This project demonstrates Credit Card Fraud Detection using a publicly available dataset, showcasing the complete pipeline from data exploration to model deployment.
The goal of this project is to build a model that can accurately identify fraudulent credit card transactions.
We use the Credit Card Fraud Detection dataset and employ a Logistic Regression model, while addressing the significant class imbalance present in the data.
- Dataset: Credit Card Fraud Detection (via
fetch_openml) - Features:
- V1–V28 → anonymized transaction features (PCA transformed)
- Amount → transaction amount
- Class → target variable (
0 = non-fraud,1 = fraud)
- Loaded into a pandas DataFrame for analysis.

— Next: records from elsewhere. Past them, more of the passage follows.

## config.mk

```make
export PLATFORM = sky130hd
export DESIGN_NAME = gpio_mask_port
export DESIGN_NICKNAME = d
export VERILOG_FILES = /design/src/rtl/gpio_mask_pkg.sv /design/src/rtl/gpio_sync.sv /design/src/rtl/gpio_data_reg.sv /design/src/rtl/gpio_rd_port.sv /design/src/rtl/gpio_mask_port.sv
export SDC_FILE = /design/constraint.sdc
export NUM_CORES = 1
export LEC_CHECK = 0
export ABC_AREA = 1
export BUFFER_PORTS_ARGS = -buffer_cell sky130_fd_sc_hd__buf_2
export CAP_MARGIN = 0
export CORE_ASPECT_RATIO = 0.5
export CORE_MARGIN = 2
export CORE_UTILIZATION = 46
export CTS_CLUSTER_DIAMETER = 60
export DETAILED_ROUTE_END_ITERATION = 7
export PLACE_DENSITY = 0.79
export SLEW_MARGIN = 20
export SYNTH_ARGS = -nofsm -noshare
export SYNTH_HDL_FRONTEND = slang
export SYNTH_SLANG_ARGS = --single-unit
```

## constraint.sdc

```tcl
create_clock -name clk_i -period 0.9 [get_ports clk_i]
set_input_delay 0.09 -clock clk_i [delete_from_list [all_inputs] [get_ports clk_i]]
set_output_delay 0.09 -clock clk_i [all_outputs]
set_load 0.02 [all_outputs]
```
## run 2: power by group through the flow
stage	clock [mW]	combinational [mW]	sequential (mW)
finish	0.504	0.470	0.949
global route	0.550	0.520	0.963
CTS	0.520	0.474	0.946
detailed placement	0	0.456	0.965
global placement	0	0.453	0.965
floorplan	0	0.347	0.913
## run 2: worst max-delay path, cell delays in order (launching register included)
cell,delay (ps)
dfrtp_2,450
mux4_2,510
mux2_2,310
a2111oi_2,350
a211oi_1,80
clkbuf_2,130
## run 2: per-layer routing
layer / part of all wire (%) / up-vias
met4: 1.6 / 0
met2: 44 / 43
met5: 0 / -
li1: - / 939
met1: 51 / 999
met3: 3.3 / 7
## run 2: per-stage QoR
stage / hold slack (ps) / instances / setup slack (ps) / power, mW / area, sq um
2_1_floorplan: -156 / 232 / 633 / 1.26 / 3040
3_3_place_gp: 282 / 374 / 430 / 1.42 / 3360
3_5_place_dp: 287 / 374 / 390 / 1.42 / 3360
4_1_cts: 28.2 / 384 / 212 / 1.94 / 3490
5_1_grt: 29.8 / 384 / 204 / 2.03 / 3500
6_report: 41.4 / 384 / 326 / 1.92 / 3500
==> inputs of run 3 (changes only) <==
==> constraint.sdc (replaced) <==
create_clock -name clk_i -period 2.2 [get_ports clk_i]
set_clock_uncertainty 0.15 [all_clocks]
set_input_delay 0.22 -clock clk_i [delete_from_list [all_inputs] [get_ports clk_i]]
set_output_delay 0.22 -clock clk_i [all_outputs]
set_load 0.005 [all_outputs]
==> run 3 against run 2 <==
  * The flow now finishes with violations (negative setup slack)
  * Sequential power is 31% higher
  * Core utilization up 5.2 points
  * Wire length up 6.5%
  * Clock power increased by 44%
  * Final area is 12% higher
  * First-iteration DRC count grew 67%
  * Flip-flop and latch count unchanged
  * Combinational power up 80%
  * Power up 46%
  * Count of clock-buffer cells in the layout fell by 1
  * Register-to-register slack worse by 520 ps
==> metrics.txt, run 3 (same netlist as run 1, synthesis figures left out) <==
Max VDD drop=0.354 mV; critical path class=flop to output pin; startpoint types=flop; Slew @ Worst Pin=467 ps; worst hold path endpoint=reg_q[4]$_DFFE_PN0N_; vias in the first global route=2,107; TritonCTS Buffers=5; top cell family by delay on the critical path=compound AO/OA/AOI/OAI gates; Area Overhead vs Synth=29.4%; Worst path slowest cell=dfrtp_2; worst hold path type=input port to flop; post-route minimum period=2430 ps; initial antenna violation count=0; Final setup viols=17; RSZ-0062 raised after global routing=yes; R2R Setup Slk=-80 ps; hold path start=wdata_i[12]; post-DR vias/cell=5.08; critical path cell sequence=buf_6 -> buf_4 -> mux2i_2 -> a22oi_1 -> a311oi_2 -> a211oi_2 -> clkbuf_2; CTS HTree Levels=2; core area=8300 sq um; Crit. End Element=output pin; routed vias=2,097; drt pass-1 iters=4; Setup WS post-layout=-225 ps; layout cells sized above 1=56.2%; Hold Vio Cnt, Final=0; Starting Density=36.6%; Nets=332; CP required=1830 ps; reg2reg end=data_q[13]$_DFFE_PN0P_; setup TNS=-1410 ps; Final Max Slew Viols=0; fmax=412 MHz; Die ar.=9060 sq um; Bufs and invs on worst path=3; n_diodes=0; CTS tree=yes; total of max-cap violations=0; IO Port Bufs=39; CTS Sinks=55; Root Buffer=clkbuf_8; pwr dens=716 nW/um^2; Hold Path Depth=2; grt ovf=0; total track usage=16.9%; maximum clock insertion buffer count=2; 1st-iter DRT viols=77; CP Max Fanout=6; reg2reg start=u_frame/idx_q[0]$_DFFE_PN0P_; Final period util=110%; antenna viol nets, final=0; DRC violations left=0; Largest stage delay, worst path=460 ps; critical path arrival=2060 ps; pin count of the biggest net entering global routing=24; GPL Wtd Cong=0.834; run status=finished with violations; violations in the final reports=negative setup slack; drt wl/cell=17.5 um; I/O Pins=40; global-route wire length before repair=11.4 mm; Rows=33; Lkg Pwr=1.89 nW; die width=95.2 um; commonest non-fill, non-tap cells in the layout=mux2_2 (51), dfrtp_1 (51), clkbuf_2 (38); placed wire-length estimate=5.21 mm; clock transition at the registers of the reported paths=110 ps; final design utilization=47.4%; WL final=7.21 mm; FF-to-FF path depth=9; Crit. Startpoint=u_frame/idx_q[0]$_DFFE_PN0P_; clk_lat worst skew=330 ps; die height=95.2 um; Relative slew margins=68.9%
==> src/rtl/alarm_match_pkg.sv <==
package alarm_match_pkg;
  localparam int DIGIT_W    = 4;
  localparam int N_ALARM    = 9;
  localparam int ADDR_W     = 4;
  localparam int BANK_W     = 2;
  localparam int CTL_INDEX  = 14;
  localparam int ALARM_BANK = 1;
  localparam int TIMER_BANK = 2;
  localparam int MARK_BIT   = 3;
  localparam int TIME_W     = DIGIT_W * N_ALARM;
  // nibbles that carry an exclusion marker: 1, 3, 5, 6, 8
  localparam logic [N_ALARM-1:0] MARKER_MASK = 9'b101101010;

  typedef struct packed {
    logic [N_ALARM-1:0] wrDigit;
    logic               wrAlmCtl;
    logic               wrTmrCtl;
    logic               cmp;
    logic [DIGIT_W-1:0] data;
    logic [N_ALARM-1:0] rdDigit;
    logic               rdAlmCtl;
    logic               rdTmrCtl;
  } strobe_t;
endpackage
--- src/rtl/wkp_pkg.sv ---
package wkp_pkg;

  typedef enum logic [1:0] {
    ST_IDLE = 2'd0,
    ST_DOM1 = 2'd1,
    ST_REC  = 2'd2,
    ST_DOM2 = 2'd3
  } wkp_state_e;

  function automatic int unsigned wkp_max(input int unsigned a, input int unsigned b);
    return (a > b) ? a : b;
  endfunction

endpackage

--- src/rtl/wkp_sync.sv ---
module wkp_sync #(
  parameter int unsigned STAGES = 2
) (
  input  logic clk_i,
  input  logic rst_ni,
  input  logic d_i,
  output logic q_o
);

  logic [STAGES-1:0] chain_q;

  generate
    if (STAGES == 1) begin : g_single
      always_ff @(posedge clk_i or negedge rst_ni) begin
        if (!rst_ni) chain_q <= '0;
        else         chain_q <= d_i;
      end
    end else begin : g_multi
      always_ff @(posedge clk_i or negedge rst_ni) begin
        if (!rst_ni) chain_q <= '0;
        else         chain_q <= {chain_q[STAGES-2:0], d_i};
      end
    end
  endgenerate

  assign q_o = chain_q[STAGES-1];

endmodule

--- src/rtl/wkp_glitch_filter.sv ---
module wkp_glitch_filter #(
  parameter int unsigned FLT_CYC = 4
) (
  input  logic clk_i,
  input  logic rst_ni,
  input  logic raw_i,
  output logic filt_o
);

  localparam int unsigned CW = (FLT_CYC > 1) ? $clog2(FLT_CYC) : 1;
  localparam logic [CW-1:0] CNT_LAST = CW'(FLT_CYC - 1);

  logic [CW-1:0] cnt_q;
  logic          filt_q;

  // level moves only after FLT_CYC consecutive mismatching samples
  always_ff @(posedge clk_i or negedge rst_ni) begin
    if (!rst_ni) begin
      cnt_q  <= '0;
      filt_q <= 1'b0;
    end else if (raw_i == filt_q) begin
      cnt_q <= '0;
    end else if (cnt_q == CNT_LAST) begin
      filt_q <= raw_i;
      cnt_q  <= '0;
    end else begin
      cnt_q <= cnt_q + 1'b1;
    end
  end

  assign filt_o = filt_q;

  AST_FLT_MATCH_HOLD: assert property (@(posedge clk_i) disable iff (!rst_ni)
    (raw_i == filt_q) |=> $stable(filt_q));
  AST_FLT_SHORT_HOLD: assert property (@(posedge clk_i) disable iff (!rst_ni)
    ((raw_i != filt_q) && (cnt_q != CNT_LAST)) |=> $stable(filt_q));

endmodule

--- src/rtl/wkp_seq_fsm.sv ---
module wkp_seq_fsm
  import wkp_pkg::*;
#(
  parameter int unsigned DOM_CYC = 8,
  parameter int unsigned REC_CYC = 8,
  parameter int unsigned TO_CYC  = 2000
) (
  input  logic clk_i,
  input  logic rst_ni,
  input  logic filt_i,
  input  logic stby_i,
  input  logic uv_i,
  output logic wake_o
);

  localparam int unsigned PH_MAX = wkp_max(DOM_CYC, REC_CYC);
  localparam int unsigned PW     = $clog2(PH_MAX + 1);
  localparam int unsigned TW     = $clog2(TO_CYC + 1);
  localparam logic [PW-1:0] PH_SAT   = PW'(PH_MAX);
  localparam logic [PW-1:0] DOM_MIN  = PW'(DOM_CYC);
  localparam logic [PW-1:0] DOM_LAST = PW'(DOM_CYC - 1);
  localparam logic [PW-1:0] REC_MIN  = PW'(REC_CYC);
  localparam logic [TW-1:0] TO_LIM   = TW'(TO_CYC);

  wkp_state_e    state_q, state_d;
  logic [PW-1:0] pcnt_q, pcnt_d, pcnt_inc;
  logic [TW-1:0] tcnt_q, tcnt_d;
  logic          wake_q, wake_d;
  logic          filt_prev_q;
  logic          abort, rise, tmo;

  assign abort    = !stby_i || uv_i;
  assign rise     = filt_i && !filt_prev_q;
  assign tmo      = (state_q != ST_IDLE) && (tcnt_q == TO_LIM);
  assign pcnt_inc = (pcnt_q == PH_SAT) ? pcnt_q : pcnt_q + 1'b1;

  always_comb begin
    state_d = state_q;
    pcnt_d  = pcnt_q;
    tcnt_d  = (state_q != ST_IDLE) ? tcnt_q + 1'b1 : '0;
    wake_d  = wake_q;
    if (abort) begin
      state_d = ST_IDLE;
      pcnt_d  = '0;
      tcnt_d  = '0;
      if (!stby_i) wake_d = 1'b0;
    end else if (wake_q) begin
      state_d = ST_IDLE;
      pcnt_d  = '0;
      tcnt_d  = '0;
    end else if (tmo) begin
      // expiry; an edge on this very cycle opens a fresh sequence
      if (rise) begin
        state_d = ST_DOM1;
        pcnt_d  = PW'(1);
        tcnt_d  = TW'(1);
      end else begin
        state_d = ST_IDLE;
        pcnt_d  = '0;
        tcnt_d  = '0;
      end
    end else begin
      unique case (state_q)
        ST_IDLE: begin
          if (rise) begin
            state_d = ST_DOM1;
            pcnt_d  = PW'(1);
            tcnt_d  = TW'(1);
          end
        end
        ST_DOM1: begin
          if (filt_i) begin
            pcnt_d = pcnt_inc;
          end else if (pcnt_q >= DOM_MIN) begin
            state_d = ST_REC;
            pcnt_d  = PW'(1);
          end else begin
            state_d = ST_IDLE;
            pcnt_d  = '0;
            tcnt_d  = '0;
          end
        end
        ST_REC: begin
          if (!filt_i) begin
            pcnt_d = pcnt_inc;
          end else if (pcnt_q >= REC_MIN) begin
            state_d = ST_DOM2;
            pcnt_d  = PW'(1);
          end else begin
            // gap too short: this dominant edge starts over
            state_d = ST_DOM1;
            pcnt_d  = PW'(1);
            tcnt_d  = TW'(1);
          end
        end
        ST_DOM2: begin
          if (filt_i && (pcnt_q == DOM_LAST)) begin
            wake_d  = 1'b1;
            state_d = ST_IDLE;
            pcnt_d  = '0;
            tcnt_d  = '0;
          end else if (filt_i) begin
            pcnt_d = pcnt_inc;
          end else begin
            state_d = ST_IDLE;
            pcnt_d  = '0;
            tcnt_d  = '0;
          end
        end
        default: begin
          state_d = ST_IDLE;
          pcnt_d  = '0;
          tcnt_d  = '0;
        end
      endcase
    end
  end

  always_ff @(posedge clk_i or negedge rst_ni) begin
    if (!rst_ni) begin
      state_q     <= ST_IDLE;
      pcnt_q      <= '0;
      tcnt_q      <= '0;
      wake_q      <= 1'b0;
      filt_prev_q <= 1'b0;
    end else begin
      state_q     <= state_d;
      pcnt_q      <= pcnt_d;
      tcnt_q      <= tcnt_d;
      wake_q      <= wake_d;
      filt_prev_q <= filt_i;
    end
  end

  assign wake_o = wake_q;

  AST_ABORT_EMPTIES: assert property (@(posedge clk_i) disable iff (!rst_ni)
    (!stby_i || uv_i) |=> (state_q == ST_IDLE));
  AST_NORMAL_CLEARS: assert property (@(posedge clk_i) disable iff (!rst_ni)
    !stby_i |=> !wake_q);
  AST_WAKE_HELD: assert property (@(posedge clk_i) disable iff (!rst_ni)
    (wake_q && stby_i) |=> wake_q);
  AST_TMO_BOUND: assert property (@(posedge clk_i) disable iff (!rst_ni)
    (state_q != ST_IDLE) |-> (tcnt_q <= TO_LIM));
  AST_WAKE_FROM_DOM2: assert property (@(posedge clk_i) disable iff (!rst_ni)
    $rose(wake_q) |-> (($past(state_q) == ST_DOM2) && $past(filt_i)));

endmodule

--- src/rtl/wkp_wake_detector.sv ---
module wkp_wake_detector #(
  parameter int unsigned SYNC_STAGES = 2,
  parameter int unsigned FLT_CYC     = 4,
  parameter int unsigned DOM_CYC     = 8,
  parameter int unsigned REC_CYC     = 8,
  parameter int unsigned TO_CYC      = 2000
) (
  input  logic clk_i,
  input  logic rst_ni,
  input  logic bus_dom_i,
  input  logic stby_i,
  input  logic vio_uv_i,
  output logic wake_o,
  output logic rxd_o
);

  logic bus_sync;
  logic bus_filt;
  logic wake;

  wkp_sync #(
    .STAGES (SYNC_STAGES)
  ) i_sync (
    .clk_i  (clk_i),
    .rst_ni (rst_ni),
    .d_i    (bus_dom_i),
    .q_o    (bus_sync)
  );

  wkp_glitch_filter #(
    .FLT_CYC (FLT_CYC)
  ) i_filter (
    .clk_i  (clk_i),
    .rst_ni (rst_ni),
    .raw_i  (bus_sync),
    .filt_o (bus_filt)
  );

  wkp_seq_fsm #(
    .DOM_CYC (DOM_CYC),
    .REC_CYC (REC_CYC),
    .TO_CYC  (TO_CYC)
  ) i_fsm (
    .clk_i  (clk_i),
    .rst_ni (rst_ni),
    .filt_i (bus_filt),
    .stby_i (stby_i),
    .uv_i   (vio_uv_i),
    .wake_o (wake)
  );

  assign wake_o = wake;
  // recessive until woken, then the filtered bus (low = dominant)
  assign rxd_o  = wake ? !bus_filt : 1'b1;

endmodule

--- config.mk ---
export PLATFORM = sky130hd
export DESIGN_NAME = wkp_wake_detector
export DESIGN_NICKNAME = d
export VERILOG_FILES = /design/src/rtl/wkp_pkg.sv /design/src/rtl/wkp_sync.sv /design/src/rtl/wkp_glitch_filter.sv /design/src/rtl/wkp_seq_fsm.sv /design/src/rtl/wkp_wake_detector.sv
export SDC_FILE = /design/constraint.sdc
export NUM_CORES = 1
export LEC_CHECK = 0
export BUFFER_PORTS_ARGS = -buffer_cell sky130_fd_sc_hd__buf_4
export CAP_MARGIN = 20
export CORE_AREA = 2 2 54 56
export CTS_CLUSTER_DIAMETER = 150
export DETAILED_ROUTE_END_ITERATION = 16
export DIE_AREA = 0 0 56 58
export PLACE_DENSITY = 0.81
export SLEW_MARGIN = 25
export SYNTH_ARGS = -nofsm -noshare
export SYNTH_HDL_FRONTEND = slang
export SYNTH_SLANG_ARGS = --single-unit
--- constraint.sdc ---
create_clock -name clk_i -period 1.6 [get_ports clk_i]
set_input_delay 0.4 -clock clk_i [delete_from_list [all_inputs] [get_ports clk_i]]
set_output_delay 0.4 -clock clk_i [all_outputs]
set_load 0.01 [all_outputs]
==> impl_metrics.ini <==
[route]
via_count = 1133
drt-total-wl_microns = 3040
post_drt_wl_per_cell_microns = 15.3
drtAntennaViolNets = 0
drc_errors = 0
dr.pass1.iters = 4
routed_via_density = 5.72
drt-initial-drc-count = 52

[power]
p_comb_frac = 0.285
sequentialPowerShare = 0.438
p_int_mw = 1.14
switching_share = 0.284
clockPowerShare = 0.277
power.density_nw_per_um2 = 887
p_sw_uw = 453
p_leak_nw = 0.730
irDropWorstVdd_mv = 0.778

[clocking]
htreeDepth = 1
cts_buffers = 3
clock_latency_ns = 0.32
clkTransAtPathRegs_ns = 0.13
clk_path_buf_depth = 2
cts_sinks = 24
cts_tree = done
cts-root-buf = clkbuf_4

[setup_path]
crit_required_ns = 1.87
cp_max_fo = 5
crit_type = flip-flop to flip-flop
critical_path.top_delay_family = simple AND/OR/NAND/NOR gates
reg2reg_from = i_fsm.pcnt_q[1]$_DFFE_PN0N_
worstSetupStartpointType = flip-flop
max_stage_delay_ns = 0.54
reg2reg_slack_ns = -0.06
cpMaxStageDelayCell = or4_4
r2r_end = i_fsm.tcnt_q[7]$_DFF_PN0_
crit_buf_inv = 1
cp_data_arrival_time_ns = 1.92
cp-end-kind = flip-flop
ff2ff_path_depth = 6
path_cells = ha_2, nand3_2, a311oi_1, or4_4, buf_8, nor2_4

[yosys]
synthCells = 135
synth_area_leader_cell = dfrtp_1
synthTopCellsByArea = dfrtp_1, nor2_1, ha_1
synth_flop_cell = dfrtp_1
synth_fp_nets = 145
synth_top_area_frac = 0.441
synth.distinct_cells = 41
synth-edff-count = 0
synth-seq-cells = 24
ys_async_sr_fraction = 1.00
yosysSeqAreaShare = 0.441
yosysWarnings = 0
netlist_area_sq_um = 1360
synth.avg_cell_area_sq_um = 10.1

[sta]
worst_pin_slew_ns = 0.309
setup_ws_ns = -0.0557
relSlewSlack = 0.793
setup_viol = 15
fin_skew_ns = 0.000954
rsz0062_at_grt = yes
fmax_ghz = 0.604
finalHoldViolCount = 0
post-route-period-util = 1.03
finalCriticalPeriod_ns = 1.66
drv_slew = 0

[placed_design]
post-place-ws_ns = -0.0365
placement.io_buffers = 6
gp_congestion = 0.870
place_hpwl_microns = 2000

[min_path]
holdPathEnd = i_sync.chain_q[0]$_DFF_PN0_
hold_path_startpoint = bus_dom_i
min_path_type = primary input to flip-flop
holdPathStages = 1

[grt]
antenna_found_initial = 0
grt_pass1_vias = 1193
track_usage = 0.195
grt_pass1_wl_microns = 5010
grt_max_degree = 25
grt_remaining_overflow = 0

[final_layout]
nets = 178
fill_cells = 211
final_util = 0.674
diodes = 0
syn2layout_area_growth_pct = 31.9
drive_gt1_frac = 0.377
seqCellArea_sq_um = 601
multiInputGateArea_sq_um = 816

[status]
outcome = complete, but fails checks
violations = negative setup slack

[floorplanning]
die_w_microns = 56
dieArea_sq_um = 3250
die_h_microns = 58
io_pins = 7
placementRows = 19
core_area_sq_um = 2660
initial_core_util = 0.511

[job]
maxCapViolations = 0
kinds of logic after synthesis:
kind of cell,Yosys count,synth area share
flip-flops,24,0.441
XOR/XNOR,12,0.0772
multiplexers,3,0.0230
adder cells (fa/ha/maj),5,0.0460
buffers and inverters,11,0.0551
AO/OA/AOI/OAI,21,0.108
AND/OR/NAND/NOR,59,0.249
cell usage in the layout, fill, tap and decap left out, types with 2 or more instances in the layout:
master,Yosys,layout
buf_4,0,30
dfrtp_1,24,24
nand2_1,10,10
nor2_4,0,10
nor2_1,17,7
nor3_1,8,7
xnor2_1,7,7
a21oi_1,6,6
xor2_1,5,5
inv_1,6,4
nand4_1,3,3
o21ai_0,3,3
nor2b_1,3,3
ha_1,5,3
clkbuf_4,0,3
inv_2,0,2
or4_4,1,2
nand3_1,3,2
nand3b_1,2,2
nand2b_1,2,2
o22ai_1,2,2
mux2i_1,2,2
buf_8,0,2
metal layers:
metal | GRT usage | routed length, microns | vias to the layer above
met1 | 0.238 | 1310 | 550
met2 | 0.338 | 1540 | 31
li1 | - | - | 539
met3 | 0.0379 | 116 | 13
met4 | 0.0884 | 74 | 0
met5 | 0 | 0 | -
worst max-delay path by stage:
stage / startpoint / endpoint / slack (ns) / cells past startpoint
floorplan: i_fsm.tcnt_q[0]$_DFF_PN0_ / i_fsm.tcnt_q[4]$_DFF_PN0_ / 0.006 / 7
global placement: i_fsm.tcnt_q[0]$_DFF_PN0_ / i_fsm.pcnt_q[0]$_DFFE_PN0N_ / -0.02 / 6
detailed placement: i_fsm.tcnt_q[0]$_DFF_PN0_ / i_fsm.tcnt_q[2]$_DFF_PN0_ / -0.04 / 7
CTS: i_fsm.tcnt_q[0]$_DFF_PN0_ / i_fsm.tcnt_q[2]$_DFF_PN0_ / -0.005 / 7
global route: i_fsm.tcnt_q[1]$_DFF_PN0_ / i_fsm.tcnt_q[8]$_DFF_PN0_ / -0.11 / 7
finish: i_fsm.pcnt_q[1]$_DFFE_PN0N_ / i_fsm.tcnt_q[7]$_DFF_PN0_ / -0.06 / 6
what timing repair did:
action	CTS	global route
setup buffers	0	3
cloned	1	0
gates resized for setup	11	24
pin swaps	3	11
hold buffers	1	0
setup endpoints to repair	16	17
endpoints found under the hold margin	24	0
worst register-to-register path, stage by stage, from the launching register on:
cell and delay [ns]:
dfrtp_1 0.42, ha_2 0.21, nand3_2 0.08, a311oi_1 0.10, or4_4 0.54, buf_8 0.17, nor2_4 0.09
metrics by stage:
step	power [mW]	hold WS (ns)	setup TNS [ns]	instances	cell area [sq um]
2_1_floorplan	1.00	0.104	0	135	1360
3_3_place_gp	1.11	0.312	-0.0296	189	1560
3_5_place_dp	1.13	0.317	-0.115	189	1560
4_1_cts	1.58	0.172	-0.0114	195	1660
5_1_grt	1.68	0.159	-1.35	198	1800
6_report	1.59	0.177	-0.420	198	1800
area by class of cell:
class | instances | area share
Multi-Input combinational cell | 100 | 0.454
Timing Repair Buffer | 33 | 0.148
Sequential cell | 24 | 0.334
Clock inverter | 1 | 0.0167
Clock buffer | 3 | 0.0125
Inverter | 6 | 0.0125
Tap cell | 31 | 0.0216
state kept, by name, summed over array words and instances, names as in the netlist:
register and cells:
i_sync.chain_q 2, i_filter.cnt_q 2, i_filter.filt_o 1, i_fsm.pcnt_q 4
i_fsm.tcnt_q 11, i_fsm.wake_o 1, i_fsm.state_q 2, i_fsm.filt_prev_q 1
Yosys cell counts, types with 2 or more instances:
cell type,count
inv_1,6
nand3_1,3
dfrtp_1,24
xor2_1,5
xnor2_1,7
nor2b_1,3
a31oi_1,2
nand3b_1,2
o21ai_0,3
buf_6,3
nand2b_1,2
mux2i_1,2
nand2_1,10
a21oi_1,6
nand4_1,3
o22ai_1,2
nor2_1,17
ha_1,5
nor3_1,8
power by group through the flow:
stage               Combinational (mW)  Clock, mW  Sequential [mW]
floorplan                        0.294          0            0.710
global placement                 0.406          0            0.705
detailed placement               0.424          0            0.708
CTS                              0.435      0.452            0.697
global route                     0.496      0.480            0.705
finish                           0.454      0.441            0.698
(Power assumes the default switching activity.)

- Checked data structure, missing values, and target variable imbalance.
- Applied StandardScaler for feature scaling.
- Split into train/test sets with stratification to preserve class ratios.
- Applied SMOTE (Synthetic Minority Over-sampling Technique) to handle severe class imbalance.
- Trained a Logistic Regression model on the SMOTE-resampled training set.
- Evaluated on the unseen test set using multiple metrics:
- ✅ Precision
- ✅ Recall
- ✅ F1-Score
- ✅ Confusion Matrix
- ✅ ROC AUC Score
- Saved the trained model for future predictions on new transactions.
Key findings from model evaluation:
- Recall (Fraudulent Class):
0.92✅ (captures most fraud cases) - Precision (Fraudulent Class):
0.06⚠️ (high false positives) - ROC AUC Score:
0.9707🚀 (strong discriminative ability)
🔎 Interpretation:
The model is excellent at catching frauds (high recall), but suffers from low precision (too many false alarms). Further optimization (e.g., advanced models, threshold tuning, ensemble methods) is needed.
- Python 🐍
- Pandas, NumPy → Data handling
- Scikit-learn → Preprocessing, modeling, evaluation
- Imbalanced-learn (SMOTE) → Handling class imbalance
- Experiment with tree-based models (Random Forest, XGBoost, LightGBM).
- Apply threshold tuning for better precision-recall tradeoff.
- Use anomaly detection methods for fraud detection.
- Build a real-time detection system with streaming data.
- Dataset: Credit Card Fraud Detection on OpenML
- Imbalanced-learn Documentation: SMOTE
This project provides a solid baseline for fraud detection with Logistic Regression and SMOTE.
It highlights the challenges of imbalanced data and the trade-off between recall vs. precision in financial fraud detection.